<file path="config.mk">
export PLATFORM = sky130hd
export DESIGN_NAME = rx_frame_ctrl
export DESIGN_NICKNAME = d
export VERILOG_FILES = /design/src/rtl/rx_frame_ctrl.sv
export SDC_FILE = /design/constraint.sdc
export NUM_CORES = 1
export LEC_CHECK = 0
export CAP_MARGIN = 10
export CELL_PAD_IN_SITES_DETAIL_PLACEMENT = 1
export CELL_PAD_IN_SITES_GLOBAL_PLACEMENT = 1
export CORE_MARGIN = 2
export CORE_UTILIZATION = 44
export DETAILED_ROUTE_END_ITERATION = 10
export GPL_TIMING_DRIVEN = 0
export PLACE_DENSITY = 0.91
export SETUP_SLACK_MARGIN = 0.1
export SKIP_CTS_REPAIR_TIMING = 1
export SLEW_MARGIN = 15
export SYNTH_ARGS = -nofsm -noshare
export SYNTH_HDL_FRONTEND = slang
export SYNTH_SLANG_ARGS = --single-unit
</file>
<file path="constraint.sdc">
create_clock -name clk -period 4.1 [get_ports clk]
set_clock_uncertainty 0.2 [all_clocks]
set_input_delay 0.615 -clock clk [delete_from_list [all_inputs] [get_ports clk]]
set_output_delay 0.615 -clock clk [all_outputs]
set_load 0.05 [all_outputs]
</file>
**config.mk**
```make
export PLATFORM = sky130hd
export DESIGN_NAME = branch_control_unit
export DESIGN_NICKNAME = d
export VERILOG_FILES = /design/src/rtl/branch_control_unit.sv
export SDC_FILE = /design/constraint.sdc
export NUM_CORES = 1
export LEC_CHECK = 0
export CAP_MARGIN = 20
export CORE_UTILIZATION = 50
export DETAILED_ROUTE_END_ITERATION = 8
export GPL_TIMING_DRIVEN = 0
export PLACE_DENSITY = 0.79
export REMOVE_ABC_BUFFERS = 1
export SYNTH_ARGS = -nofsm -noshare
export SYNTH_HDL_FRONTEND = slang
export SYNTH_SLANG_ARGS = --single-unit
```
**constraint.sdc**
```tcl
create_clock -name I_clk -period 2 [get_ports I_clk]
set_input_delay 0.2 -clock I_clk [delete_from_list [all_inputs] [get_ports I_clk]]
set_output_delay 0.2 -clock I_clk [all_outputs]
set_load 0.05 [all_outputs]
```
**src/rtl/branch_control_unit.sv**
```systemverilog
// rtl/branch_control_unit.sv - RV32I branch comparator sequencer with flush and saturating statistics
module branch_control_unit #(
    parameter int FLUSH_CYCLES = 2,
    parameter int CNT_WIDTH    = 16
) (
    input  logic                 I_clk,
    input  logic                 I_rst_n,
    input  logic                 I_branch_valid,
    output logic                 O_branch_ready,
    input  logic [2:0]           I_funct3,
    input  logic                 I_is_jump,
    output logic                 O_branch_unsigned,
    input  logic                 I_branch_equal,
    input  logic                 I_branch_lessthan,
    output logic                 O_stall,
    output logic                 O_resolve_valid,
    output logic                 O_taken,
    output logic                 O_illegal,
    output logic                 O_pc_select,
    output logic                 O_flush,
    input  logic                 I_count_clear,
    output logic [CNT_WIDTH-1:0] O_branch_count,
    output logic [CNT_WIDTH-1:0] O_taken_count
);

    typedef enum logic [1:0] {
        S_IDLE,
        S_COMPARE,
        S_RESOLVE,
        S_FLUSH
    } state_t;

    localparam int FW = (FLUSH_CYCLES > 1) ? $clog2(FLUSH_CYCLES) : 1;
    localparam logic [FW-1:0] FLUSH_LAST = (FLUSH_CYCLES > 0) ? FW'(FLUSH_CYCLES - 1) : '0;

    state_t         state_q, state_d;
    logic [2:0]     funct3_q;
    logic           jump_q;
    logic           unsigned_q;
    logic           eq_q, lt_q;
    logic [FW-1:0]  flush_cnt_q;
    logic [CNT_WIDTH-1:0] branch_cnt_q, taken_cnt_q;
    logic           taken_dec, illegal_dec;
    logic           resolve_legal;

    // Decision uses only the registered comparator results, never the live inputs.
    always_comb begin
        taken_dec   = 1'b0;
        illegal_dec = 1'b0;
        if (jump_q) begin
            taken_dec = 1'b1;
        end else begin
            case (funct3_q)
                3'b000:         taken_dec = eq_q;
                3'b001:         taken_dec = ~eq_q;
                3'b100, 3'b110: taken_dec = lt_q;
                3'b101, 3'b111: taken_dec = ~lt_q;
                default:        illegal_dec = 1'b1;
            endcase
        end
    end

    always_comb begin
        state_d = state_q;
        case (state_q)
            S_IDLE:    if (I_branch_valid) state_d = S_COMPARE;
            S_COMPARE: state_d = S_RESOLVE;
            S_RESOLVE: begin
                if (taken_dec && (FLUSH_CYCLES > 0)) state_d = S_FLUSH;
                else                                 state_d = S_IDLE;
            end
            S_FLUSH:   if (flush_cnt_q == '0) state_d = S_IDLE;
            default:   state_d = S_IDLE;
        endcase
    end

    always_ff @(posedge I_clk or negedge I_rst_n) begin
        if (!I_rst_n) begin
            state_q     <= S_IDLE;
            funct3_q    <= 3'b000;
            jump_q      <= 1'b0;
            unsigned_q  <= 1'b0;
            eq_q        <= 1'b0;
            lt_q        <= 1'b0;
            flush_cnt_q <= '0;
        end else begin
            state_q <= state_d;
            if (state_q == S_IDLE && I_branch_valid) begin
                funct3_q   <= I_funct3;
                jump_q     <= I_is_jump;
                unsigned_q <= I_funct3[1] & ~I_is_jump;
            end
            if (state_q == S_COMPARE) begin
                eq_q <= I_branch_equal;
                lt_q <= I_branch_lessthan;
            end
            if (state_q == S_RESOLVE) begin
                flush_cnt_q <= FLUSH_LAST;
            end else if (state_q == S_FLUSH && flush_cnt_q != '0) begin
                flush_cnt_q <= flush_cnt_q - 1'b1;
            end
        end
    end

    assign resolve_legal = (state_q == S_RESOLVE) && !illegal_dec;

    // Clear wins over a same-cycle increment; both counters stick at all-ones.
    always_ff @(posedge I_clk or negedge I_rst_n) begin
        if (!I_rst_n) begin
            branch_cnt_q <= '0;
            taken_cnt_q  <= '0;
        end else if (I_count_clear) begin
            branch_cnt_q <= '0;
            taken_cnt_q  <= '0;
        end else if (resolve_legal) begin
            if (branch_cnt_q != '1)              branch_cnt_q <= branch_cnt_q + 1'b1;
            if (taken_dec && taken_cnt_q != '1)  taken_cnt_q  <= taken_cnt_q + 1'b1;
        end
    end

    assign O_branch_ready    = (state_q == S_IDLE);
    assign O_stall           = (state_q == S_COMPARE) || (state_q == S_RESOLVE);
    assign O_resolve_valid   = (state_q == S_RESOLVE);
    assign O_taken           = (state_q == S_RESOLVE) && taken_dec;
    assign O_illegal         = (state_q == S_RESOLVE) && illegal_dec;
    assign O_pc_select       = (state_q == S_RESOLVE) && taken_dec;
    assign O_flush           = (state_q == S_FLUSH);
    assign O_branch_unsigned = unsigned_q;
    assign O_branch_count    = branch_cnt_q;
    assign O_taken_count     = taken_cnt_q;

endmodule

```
################
Produce a verbatim copy of all the material.

- _ANSWER SECTION_:
<file path="config.mk">
export PLATFORM = sky130hd
export DESIGN_NAME = rx_frame_ctrl
export DESIGN_NICKNAME = d
export VERILOG_FILES = /design/src/rtl/rx_frame_ctrl.sv
export SDC_FILE = /design/constraint.sdc
export NUM_CORES = 1
export LEC_CHECK = 0
export CAP_MARGIN = 10
export CELL_PAD_IN_SITES_DETAIL_PLACEMENT = 1
export CELL_PAD_IN_SITES_GLOBAL_PLACEMENT = 1
export CORE_MARGIN = 2
export CORE_UTILIZATION = 44
export DETAILED_ROUTE_END_ITERATION = 10
export GPL_TIMING_DRIVEN = 0
export PLACE_DENSITY = 0.91
export SETUP_SLACK_MARGIN = 0.1
export SKIP_CTS_REPAIR_TIMING = 1
export SLEW_MARGIN = 15
export SYNTH_ARGS = -nofsm -noshare
export SYNTH_HDL_FRONTEND = slang
export SYNTH_SLANG_ARGS = --single-unit
</file>
<file path="constraint.sdc">
create_clock -name clk -period 4.1 [get_ports clk]
set_clock_uncertainty 0.2 [all_clocks]
set_input_delay 0.615 -clock clk [delete_from_list [all_inputs] [get_ports clk]]
set_output_delay 0.615 -clock clk [all_outputs]
set_load 0.05 [all_outputs]
</file>
**config.mk**
```make
export PLATFORM = sky130hd
export DESIGN_NAME = branch_control_unit
export DESIGN_NICKNAME = d
export VERILOG_FILES = /design/src/rtl/branch_control_unit.sv
export SDC_FILE = /design/constraint.sdc
export NUM_CORES = 1
export LEC_CHECK = 0
export CAP_MARGIN = 20
export CORE_UTILIZATION = 50
export DETAILED_ROUTE_END_ITERATION = 8
export GPL_TIMING_DRIVEN = 0
export PLACE_DENSITY = 0.79
export REMOVE_ABC_BUFFERS = 1
export SYNTH_ARGS = -nofsm -noshare
export SYNTH_HDL_FRONTEND = slang
export SYNTH_SLANG_ARGS = --single-unit
```
**constraint.sdc**
```tcl
create_clock -name I_clk -period 2 [get_ports I_clk]
set_input_delay 0.2 -clock I_clk [delete_from_list [all_inputs] [get_ports I_clk]]
set_output_delay 0.2 -clock I_clk [all_outputs]
set_load 0.05 [all_outputs]
```
**src/rtl/branch_control_unit.sv**
```systemverilog
// rtl/branch_control_unit.sv - RV32I branch comparator sequencer with flush and saturating statistics
module branch_control_unit #(
    parameter int FLUSH_CYCLES = 2,
    parameter int CNT_WIDTH    = 16
) (
    input  logic                 I_clk,
    input  logic                 I_rst_n,
    input  logic                 I_branch_valid,
    output logic                 O_branch_ready,
    input  logic [2:0]           I_funct3,
    input  logic                 I_is_jump,
    output logic                 O_branch_unsigned,
    input  logic                 I_branch_equal,
    input  logic                 I_branch_lessthan,
    output logic                 O_stall,
    output logic                 O_resolve_valid,
    output logic                 O_taken,
    output logic                 O_illegal,
    output logic                 O_pc_select,
    output logic                 O_flush,
    input  logic                 I_count_clear,
    output logic [CNT_WIDTH-1:0] O_branch_count,
    output logic [CNT_WIDTH-1:0] O_taken_count
);

    typedef enum logic [1:0] {
        S_IDLE,
        S_COMPARE,
        S_RESOLVE,
        S_FLUSH
    } state_t;

    localparam int FW = (FLUSH_CYCLES > 1) ? $clog2(FLUSH_CYCLES) : 1;
    localparam logic [FW-1:0] FLUSH_LAST = (FLUSH_CYCLES > 0) ? FW'(FLUSH_CYCLES - 1) : '0;

    state_t         state_q, state_d;
    logic [2:0]     funct3_q;
    logic           jump_q;
    logic           unsigned_q;
    logic           eq_q, lt_q;
    logic [FW-1:0]  flush_cnt_q;
    logic [CNT_WIDTH-1:0] branch_cnt_q, taken_cnt_q;
    logic           taken_dec, illegal_dec;
    logic           resolve_legal;

    // Decision uses only the registered comparator results, never the live inputs.
    always_comb begin
        taken_dec   = 1'b0;
        illegal_dec = 1'b0;
        if (jump_q) begin
            taken_dec = 1'b1;
        end else begin
            case (funct3_q)
                3'b000:         taken_dec = eq_q;
                3'b001:         taken_dec = ~eq_q;
                3'b100, 3'b110: taken_dec = lt_q;
                3'b101, 3'b111: taken_dec = ~lt_q;
                default:        illegal_dec = 1'b1;
            endcase
        end
    end

    always_comb begin
        state_d = state_q;
        case (state_q)
            S_IDLE:    if (I_branch_valid) state_d = S_COMPARE;
            S_COMPARE: state_d = S_RESOLVE;
            S_RESOLVE: begin
                if (taken_dec && (FLUSH_CYCLES > 0)) state_d = S_FLUSH;
                else                                 state_d = S_IDLE;
            end
            S_FLUSH:   if (flush_cnt_q == '0) state_d = S_IDLE;
            default:   state_d = S_IDLE;
        endcase
    end

    always_ff @(posedge I_clk or negedge I_rst_n) begin
        if (!I_rst_n) begin
            state_q     <= S_IDLE;
            funct3_q    <= 3'b000;
            jump_q      <= 1'b0;
            unsigned_q  <= 1'b0;
            eq_q        <= 1'b0;
            lt_q        <= 1'b0;
            flush_cnt_q <= '0;
        end else begin
            state_q <= state_d;
            if (state_q == S_IDLE && I_branch_valid) begin
                funct3_q   <= I_funct3;
                jump_q     <= I_is_jump;
                unsigned_q <= I_funct3[1] & ~I_is_jump;
            end
            if (state_q == S_COMPARE) begin
                eq_q <= I_branch_equal;
                lt_q <= I_branch_lessthan;
            end
            if (state_q == S_RESOLVE) begin
                flush_cnt_q <= FLUSH_LAST;
            end else if (state_q == S_FLUSH && flush_cnt_q != '0) begin
                flush_cnt_q <= flush_cnt_q - 1'b1;
            end
        end
    end

    assign resolve_legal = (state_q == S_RESOLVE) && !illegal_dec;

    // Clear wins over a same-cycle increment; both counters stick at all-ones.
    always_ff @(posedge I_clk or negedge I_rst_n) begin
        if (!I_rst_n) begin
            branch_cnt_q <= '0;
            taken_cnt_q  <= '0;
        end else if (I_count_clear) begin
            branch_cnt_q <= '0;
            taken_cnt_q  <= '0;
        end else if (resolve_legal) begin
            if (branch_cnt_q != '1)              branch_cnt_q <= branch_cnt_q + 1'b1;
            if (taken_dec && taken_cnt_q != '1)  taken_cnt_q  <= taken_cnt_q + 1'b1;
        end
    end

    assign O_branch_ready    = (state_q == S_IDLE);
    assign O_stall           = (state_q == S_COMPARE) || (state_q == S_RESOLVE);
    assign O_resolve_valid   = (state_q == S_RESOLVE);
    assign O_taken           = (state_q == S_RESOLVE) && taken_dec;
    assign O_illegal         = (state_q == S_RESOLVE) && illegal_dec;
    assign O_pc_select       = (state_q == S_RESOLVE) && taken_dec;
    assign O_flush           = (state_q == S_FLUSH);
    assign O_branch_unsigned = unsigned_q;
    assign O_branch_count    = branch_cnt_q;
    assign O_taken_count     = taken_cnt_q;

endmodule

```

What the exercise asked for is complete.